(Records contained in a dataset)

--- src/rtl/dmem_axi_master.sv ---
`default_nettype none
// ============================================================================
// Module      : dmem_axi_master
// Description : Turns level-style CPU data-memory requests into single-beat
//               AXI4 reads/writes and stalls the pipeline until completion.
// Revision    : 1.0 - initial release
// ============================================================================
module dmem_axi_master #(
    parameter int XLEN          = 32,
    parameter int AXI_ID_BITS   = 4,
    parameter int AXI_DATA_BITS = 32,
    parameter int MASTER_ID     = 1
) (
    input  logic                       ACLK,
    input  logic                       ARESETn,
    input  logic [XLEN-1:0]            dmem_addr,
    input  logic                       dmem_ren,
    input  logic                       dmem_wen,
    input  logic [AXI_DATA_BITS/8-1:0] dmem_wstrb,
    input  logic [XLEN-1:0]            dmem_wdata,
    output logic [XLEN-1:0]            dmem_rdata,
    output logic                       stall_o,
    output logic                       err_o,
    output logic [AXI_ID_BITS-1:0]     ARID,
    output logic [XLEN-1:0]            ARADDR,
    output logic [3:0]                 ARLEN,
    output logic [2:0]                 ARSIZE,
    output logic [1:0]                 ARBURST,
    output logic                       ARVALID,
    input  logic                       ARREADY,
    input  logic [AXI_ID_BITS-1:0]     RID,
    input  logic [XLEN-1:0]            RDATA,
    input  logic [1:0]                 RRESP,
    input  logic                       RLAST,
    input  logic                       RVALID,
    output logic                       RREADY,
    output logic [AXI_ID_BITS-1:0]     AWID,
    output logic [XLEN-1:0]            AWADDR,
    output logic [3:0]                 AWLEN,
    output logic [2:0]                 AWSIZE,
    output logic [1:0]                 AWBURST,
    output logic                       AWVALID,
    input  logic                       AWREADY,
    output logic [XLEN-1:0]            WDATA,
    output logic [AXI_DATA_BITS/8-1:0] WSTRB,
    output logic                       WLAST,
    output logic                       WVALID,
    input  logic                       WREADY,
    input  logic [AXI_ID_BITS-1:0]     BID,
    input  logic [1:0]                 BRESP,
    input  logic                       BVALID,
    output logic                       BREADY
);

    localparam logic [AXI_ID_BITS-1:0] C_ID = AXI_ID_BITS'(MASTER_ID);

    typedef enum logic [2:0] {
        S_IDLE    = 3'd0,
        S_RD_ADDR = 3'd1,
        S_RD_DATA = 3'd2,
        S_WR_REQ  = 3'd3,
        S_WR_RESP = 3'd4,
        S_DONE    = 3'd5
    } state_t;

    state_t                     r_state;
    state_t                     w_next;
    logic [XLEN-1:0]            r_addr;
    logic [XLEN-1:0]            r_wdata;
    logic [AXI_DATA_BITS/8-1:0] r_wstrb;
    logic [XLEN-1:0]            r_rdata;
    logic                       r_err;
    logic                       r_arvalid;
    logic                       r_rready;
    logic                       r_awvalid;
    logic                       r_wvalid;
    logic                       r_bready;
    logic                       r_aw_done;
    logic                       r_w_done;
    logic                       w_aw_done_nxt;
    logic                       w_w_done_nxt;
    logic                       w_unused_axi;

    // IDs and RLAST are not checked for single-beat transfers
    assign w_unused_axi = ^{RID, BID, RLAST};

    always_comb begin
        w_next        = r_state;
        w_aw_done_nxt = r_aw_done | (r_awvalid & AWREADY);
        w_w_done_nxt  = r_w_done  | (r_wvalid  & WREADY);
        case (r_state)
            S_IDLE: begin
                if (dmem_wen)      w_next = S_WR_REQ;
                else if (dmem_ren) w_next = S_RD_ADDR;
            end
            S_RD_ADDR: if (r_arvalid & ARREADY) w_next = S_RD_DATA;
            S_RD_DATA: if (r_rready & RVALID)   w_next = S_DONE;
            S_WR_REQ:  if (w_aw_done_nxt & w_w_done_nxt) w_next = S_WR_RESP;
            S_WR_RESP: if (r_bready & BVALID)   w_next = S_DONE;
            S_DONE:    w_next = S_IDLE;
            default:   w_next = S_IDLE;
        endcase
    end

    // Handshake outputs are registered from the next state so none of them
    // depends combinationally on an AXI input.
    always_ff @(posedge ACLK or negedge ARESETn) begin
        if (!ARESETn) begin
            r_state   <= S_IDLE;
            r_arvalid <= 1'b0;
            r_rready  <= 1'b0;
            r_awvalid <= 1'b0;
            r_wvalid  <= 1'b0;
            r_bready  <= 1'b0;
            r_aw_done <= 1'b0;
            r_w_done  <= 1'b0;
        end else begin
            r_state   <= w_next;
            r_arvalid <= (w_next == S_RD_ADDR);
            r_rready  <= (w_next == S_RD_DATA);
            r_bready  <= (w_next == S_WR_RESP);
            r_awvalid <= (w_next == S_WR_REQ) && !w_aw_done_nxt;
            r_wvalid  <= (w_next == S_WR_REQ) && !w_w_done_nxt;
            r_aw_done <= (w_next == S_WR_REQ) && w_aw_done_nxt;
            r_w_done  <= (w_next == S_WR_REQ) && w_w_done_nxt;
        end
    end

    always_ff @(posedge ACLK or negedge ARESETn) begin
        if (!ARESETn) begin
            r_addr  <= '0;
            r_wdata <= '0;
            r_wstrb <= '0;
            r_rdata <= '0;
            r_err   <= 1'b0;
        end else begin
            if (r_state == S_IDLE) begin
                if (dmem_wen) begin
                    r_addr  <= dmem_addr;
                    r_wdata <= dmem_wdata;
                    r_wstrb <= dmem_wstrb;
                end else if (dmem_ren) begin
                    r_addr  <= dmem_addr;
                end
            end
            if ((r_state == S_RD_DATA) && r_rready && RVALID) begin
                r_rdata <= RDATA;
                if (RRESP != 2'b00) r_err <= 1'b1;
            end
            if ((r_state == S_WR_RESP) && r_bready && BVALID && (BRESP != 2'b00))
                r_err <= 1'b1;
        end
    end

    // The request cycle itself stalls; DONE releases the pipeline for one cycle.
    assign stall_o = ((r_state == S_IDLE) && (dmem_ren || dmem_wen)) ||
                     (r_state == S_RD_ADDR) || (r_state == S_RD_DATA) ||
                     (r_state == S_WR_REQ)  || (r_state == S_WR_RESP);

    assign dmem_rdata = r_rdata;
    assign err_o      = r_err;

    assign ARID    = C_ID;
    assign ARADDR  = r_addr;
    assign ARLEN   = 4'd0;
    assign ARSIZE  = 3'b010;
    assign ARBURST = 2'b01;
    assign ARVALID = r_arvalid;
    assign RREADY  = r_rready;

    assign AWID    = C_ID;
    assign AWADDR  = r_addr;
    assign AWLEN   = 4'd0;
    assign AWSIZE  = 3'b010;
    assign AWBURST = 2'b01;
    assign AWVALID = r_awvalid;
    assign WDATA   = r_wdata;
    assign WSTRB   = r_wstrb;
    assign WLAST   = 1'b1;
    assign WVALID  = r_wvalid;
    assign BREADY  = r_bready;

endmodule
`default_nettype wire
### src/rtl/riscv_lsu_if.sv
// Purpose: bundles the core-side request/response and memory-side bus of the LSU.
// Latency: n/a (wiring only).
// Backpressure: core is held by core_stall_o; memory completes with mem_ready_i.
// Signal directions in the names are as seen from the LSU (slave modport).
interface riscv_lsu_if;
    import riscv_lsu_pkg::*;

    // core side
    logic        core_req_i;
    logic        core_we_i;
    logic [2:0]  core_size_i;
    logic [31:0] core_addr_i;
    logic [31:0] core_wd_i;
    logic [31:0] core_rd_o;
    logic        core_stall_o;
    logic        fault_o;
    // memory side
    logic        mem_req_o;
    logic        mem_we_o;
    logic [3:0]  mem_be_o;
    logic [31:0] mem_addr_o;
    logic [31:0] mem_wd_o;
    logic [31:0] mem_rd_i;
    logic        mem_ready_i;

    // LSU view
    modport slave (
        input  core_req_i, core_we_i, core_size_i, core_addr_i, core_wd_i,
        input  mem_rd_i, mem_ready_i,
        output core_rd_o, core_stall_o, fault_o,
        output mem_req_o, mem_we_o, mem_be_o, mem_addr_o, mem_wd_o
    );

    // core + memory view
    modport master (
        output core_req_i, core_we_i, core_size_i, core_addr_i, core_wd_i,
        output mem_rd_i, mem_ready_i,
        input  core_rd_o, core_stall_o, fault_o,
        input  mem_req_o, mem_we_o, mem_be_o, mem_addr_o, mem_wd_o
    );

endinterface

### src/rtl/riscv_lsu_data_align.sv
// Purpose: byte-lane steering for stores, extraction/extension for loads, legality check.
// Latency: purely combinational.
// Backpressure: none; outputs follow inputs.
// Ports: size/we/addr_lo/wd/rd_word in; be/wd_rep/ld_data/illegal out.
module lsu_data_align
    import riscv_lsu_pkg::*;
(
    input  logic [2:0]  size,
    input  logic        we,
    input  logic [1:0]  addr_lo,
    input  logic [31:0] wd,
    input  logic [31:0] rd_word,
    output logic [3:0]  be,
    output logic [31:0] wd_rep,
    output logic [31:0] ld_data,
    output logic        illegal
);

    logic [31:0] shifted;

    // Bring the addressed byte/half down to bit 0.
    assign shifted = rd_word >> {addr_lo, 3'b000};

    always_comb begin
        be      = 4'b0000;
        wd_rep  = 32'h0;
        ld_data = 32'h0;
        illegal = 1'b0;
        case (size)
            LDST_B: begin
                be      = 4'b0001 << addr_lo;
                wd_rep  = {4{wd[7:0]}};
                ld_data = {{24{shifted[7]}}, shifted[7:0]};
            end
            LDST_BU: begin
                illegal = we;  // unsigned sizes only make sense for loads
                be      = 4'b0001 << addr_lo;
                wd_rep  = {4{wd[7:0]}};
                ld_data = {24'h0, shifted[7:0]};
            end
            LDST_H: begin
                illegal = addr_lo[0];
                be      = 4'b0011 << {addr_lo[1], 1'b0};
                wd_rep  = {2{wd[15:0]}};
                ld_data = {{16{shifted[15]}}, shifted[15:0]};
            end
            LDST_HU: begin
                illegal = we | addr_lo[0];
                be      = 4'b0011 << {addr_lo[1], 1'b0};
                wd_rep  = {2{wd[15:0]}};
                ld_data = {16'h0, shifted[15:0]};
            end
            LDST_W: begin
                illegal = (addr_lo != 2'b00);
                be      = 4'b1111;
                wd_rep  = wd;
                ld_data = shifted;
            end
            default: illegal = 1'b1;
        endcase
    end

endmodule

### src/rtl/riscv_lsu.sv
// Purpose: load/store unit; turns core data requests into aligned memory accesses.
// Latency: request cycle + >=1 BUSY cycle + DONE cycle (3 cycles minimum); faults take 2.
// Backpressure: core_stall_o holds the core until DONE; memory stalls via mem_ready_i.
// Ports: clk_i, rst_ni, bus (riscv_lsu_if.slave: core_* request/response, mem_* bus).
module riscv_lsu
    import riscv_lsu_pkg::*;
(
    input  logic          clk_i,
    input  logic          rst_ni,
    riscv_lsu_if.slave    bus
);

    lsu_state_t  state_q;
    logic [31:0] rd_q;
    logic        fault_q;

    logic [3:0]  be;
    logic [31:0] wd_rep;
    logic [31:0] ld_data;
    logic        illegal;
    logic        mem_req;

    lsu_data_align u_align (
        .size    (bus.core_size_i),
        .we      (bus.core_we_i),
        .addr_lo (bus.core_addr_i[1:0]),
        .wd      (bus.core_wd_i),
        .rd_word (bus.mem_rd_i),
        .be      (be),
        .wd_rep  (wd_rep),
        .ld_data (ld_data),
        .illegal (illegal)
    );

    // Outputs are gated with rst_ni so they drop to zero the instant reset asserts,
    // not at the next edge.
    assign mem_req = rst_ni & (((state_q == IDLE) & bus.core_req_i & ~illegal)
                               | (state_q == BUSY));

    assign bus.core_stall_o = bus.core_req_i & (state_q != DONE) & rst_ni;
    assign bus.core_rd_o    = rd_q;
    assign bus.fault_o      = fault_q;

    assign bus.mem_req_o  = mem_req;
    assign bus.mem_we_o   = mem_req & bus.core_we_i;
    assign bus.mem_be_o   = mem_req ? be : 4'b0000;
    assign bus.mem_wd_o   = mem_req ? wd_rep : 32'h0;
    assign bus.mem_addr_o = mem_req ? {bus.core_addr_i[31:2], 2'b00} : 32'h0;

    always_ff @(posedge clk_i or negedge rst_ni) begin
        if (!rst_ni) begin
            state_q <= IDLE;
            rd_q    <= 32'h0;
            fault_q <= 1'b0;
        end else begin
            fault_q <= 1'b0;
            case (state_q)
                IDLE: begin
                    if (bus.core_req_i) begin
                        if (illegal) begin
                            // Trapped locally: skip memory, report in DONE.
                            state_q <= DONE;
                            fault_q <= 1'b1;
                            rd_q    <= 32'h0;
                        end else begin
                            state_q <= BUSY;
                        end
                    end
                end
                BUSY: begin
                    if (bus.mem_ready_i) begin
                        state_q <= DONE;
                        if (!bus.core_we_i) begin
                            rd_q <= ld_data;
                        end
                    end
                end
                DONE:    state_q <= IDLE;
                default: state_q <= IDLE;
            endcase
        end
    end

endmodule

### src/flat_wrapper.sv
// flat-port wrapper written by rule: the top's interface ports become plain ports
module riscv_lsu_flat import riscv_lsu_pkg::*;
  (clk_i, rst_ni, bus_core_req_i, bus_core_we_i, bus_core_size_i, bus_core_addr_i, bus_core_wd_i, bus_mem_rd_i, bus_mem_ready_i, bus_core_rd_o, bus_core_stall_o, bus_fault_o, bus_mem_req_o, bus_mem_we_o, bus_mem_be_o, bus_mem_addr_o, bus_mem_wd_o);
  riscv_lsu_if bus_i ();
  input  logic clk_i;
  input  logic rst_ni;
  input wire logic [$bits(bus_i.core_req_i)-1:0] bus_core_req_i;
  input wire logic [$bits(bus_i.core_we_i)-1:0] bus_core_we_i;
  input wire logic [$bits(bus_i.core_size_i)-1:0] bus_core_size_i;
  input wire logic [$bits(bus_i.core_addr_i)-1:0] bus_core_addr_i;
  input wire logic [$bits(bus_i.core_wd_i)-1:0] bus_core_wd_i;
  input wire logic [$bits(bus_i.mem_rd_i)-1:0] bus_mem_rd_i;
  input wire logic [$bits(bus_i.mem_ready_i)-1:0] bus_mem_ready_i;
  output wire logic [$bits(bus_i.core_rd_o)-1:0] bus_core_rd_o;
  output wire logic [$bits(bus_i.core_stall_o)-1:0] bus_core_stall_o;
  output wire logic [$bits(bus_i.fault_o)-1:0] bus_fault_o;
  output wire logic [$bits(bus_i.mem_req_o)-1:0] bus_mem_req_o;
  output wire logic [$bits(bus_i.mem_we_o)-1:0] bus_mem_we_o;
  output wire logic [$bits(bus_i.mem_be_o)-1:0] bus_mem_be_o;
  output wire logic [$bits(bus_i.mem_addr_o)-1:0] bus_mem_addr_o;
  output wire logic [$bits(bus_i.mem_wd_o)-1:0] bus_mem_wd_o;
  assign bus_i.core_req_i = bus_core_req_i;
  assign bus_i.core_we_i = bus_core_we_i;
  assign bus_i.core_size_i = bus_core_size_i;
  assign bus_i.core_addr_i = bus_core_addr_i;
  assign bus_i.core_wd_i = bus_core_wd_i;
  assign bus_i.mem_rd_i = bus_mem_rd_i;
  assign bus_i.mem_ready_i = bus_mem_ready_i;
  assign bus_core_rd_o = bus_i.core_rd_o;
  assign bus_core_stall_o = bus_i.core_stall_o;
  assign bus_fault_o = bus_i.fault_o;
  assign bus_mem_req_o = bus_i.mem_req_o;
  assign bus_mem_we_o = bus_i.mem_we_o;
  assign bus_mem_be_o = bus_i.mem_be_o;
  assign bus_mem_addr_o = bus_i.mem_addr_o;
  assign bus_mem_wd_o = bus_i.mem_wd_o;
  riscv_lsu u_core (.clk_i(clk_i), .rst_ni(rst_ni), .bus(bus_i));
endmodule
### config.mk
export PLATFORM = sky130hd
export DESIGN_NAME = riscv_lsu_flat
export DESIGN_NICKNAME = d
export VERILOG_FILES = /design/src/rtl/riscv_lsu_pkg.sv /design/src/rtl/riscv_lsu_if.sv /design/src/rtl/riscv_lsu_data_align.sv /design/src/rtl/riscv_lsu.sv /design/src/flat_wrapper.sv
export SDC_FILE = /design/constraint.sdc
export NUM_CORES = 1
export LEC_CHECK = 0
export ABC_CLOCK_PERIOD_IN_PS = 6100
export CORE_MARGIN = 3
export CORE_UTILIZATION = 38
export DETAILED_ROUTE_END_ITERATION = 8
export PLACE_DENSITY = 0.87
export SETUP_SLACK_MARGIN = 0.1
export SYNTH_ARGS = -nofsm -noshare
export SYNTH_HDL_FRONTEND = slang
export SYNTH_HIERARCHICAL = 1
export SYNTH_SLANG_ARGS = --single-unit
### constraint.sdc
create_clock -name clk_i -period 6.1 [get_ports clk_i]
set_clock_uncertainty 0.2 [all_clocks]
set_input_delay 0.61 -clock clk_i [delete_from_list [all_inputs] [get_ports clk_i]]
set_output_delay 0.61 -clock clk_i [all_outputs]
set_load 0.005 [all_outputs]
### config.mk
export PLATFORM = sky130hd
export DESIGN_NAME = code_signal_gen_flat
export DESIGN_NICKNAME = d
export VERILOG_FILES = /design/src/rtl/code_signal_gen_pkg.sv /design/src/rtl/code_signal_gen_if.sv /design/src/rtl/code_signal_gen_timer.sv /design/src/rtl/code_signal_gen.sv /design/src/flat_wrapper.sv
export SDC_FILE = /design/constraint.sdc
export NUM_CORES = 1
export LEC_CHECK = 0
export BUFFER_PORTS_ARGS = -buffer_cell sky130_fd_sc_hd__buf_2
export CAP_MARGIN = 30
export CELL_PAD_IN_SITES_DETAIL_PLACEMENT = 1
export CELL_PAD_IN_SITES_GLOBAL_PLACEMENT = 1
export CORE_ASPECT_RATIO = 0.8
export CORE_UTILIZATION = 50
export CTS_BUF_LIST = sky130_fd_sc_hd__clkbuf_4
export DETAILED_ROUTE_END_ITERATION = 7
export PLACE_DENSITY = 0.95
export SLEW_MARGIN = 20
export SYNTH_ARGS = -nofsm -noshare
export SYNTH_HDL_FRONTEND = slang
export SYNTH_SLANG_ARGS = --single-unit
### constraint.sdc
create_clock -name i_clk -period 14.7 [get_ports i_clk]
set_input_delay 1.47 -clock i_clk [delete_from_list [all_inputs] [get_ports i_clk]]
set_output_delay 1.47 -clock i_clk [all_outputs]
set_load 0.05 [all_outputs]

- _Task description_:
Search the data above for the string "ARID" and report each line that holds it.

- _Task solution_:
    output logic [AXI_ID_BITS-1:0]     ARID,
    assign ARID    = C_ID;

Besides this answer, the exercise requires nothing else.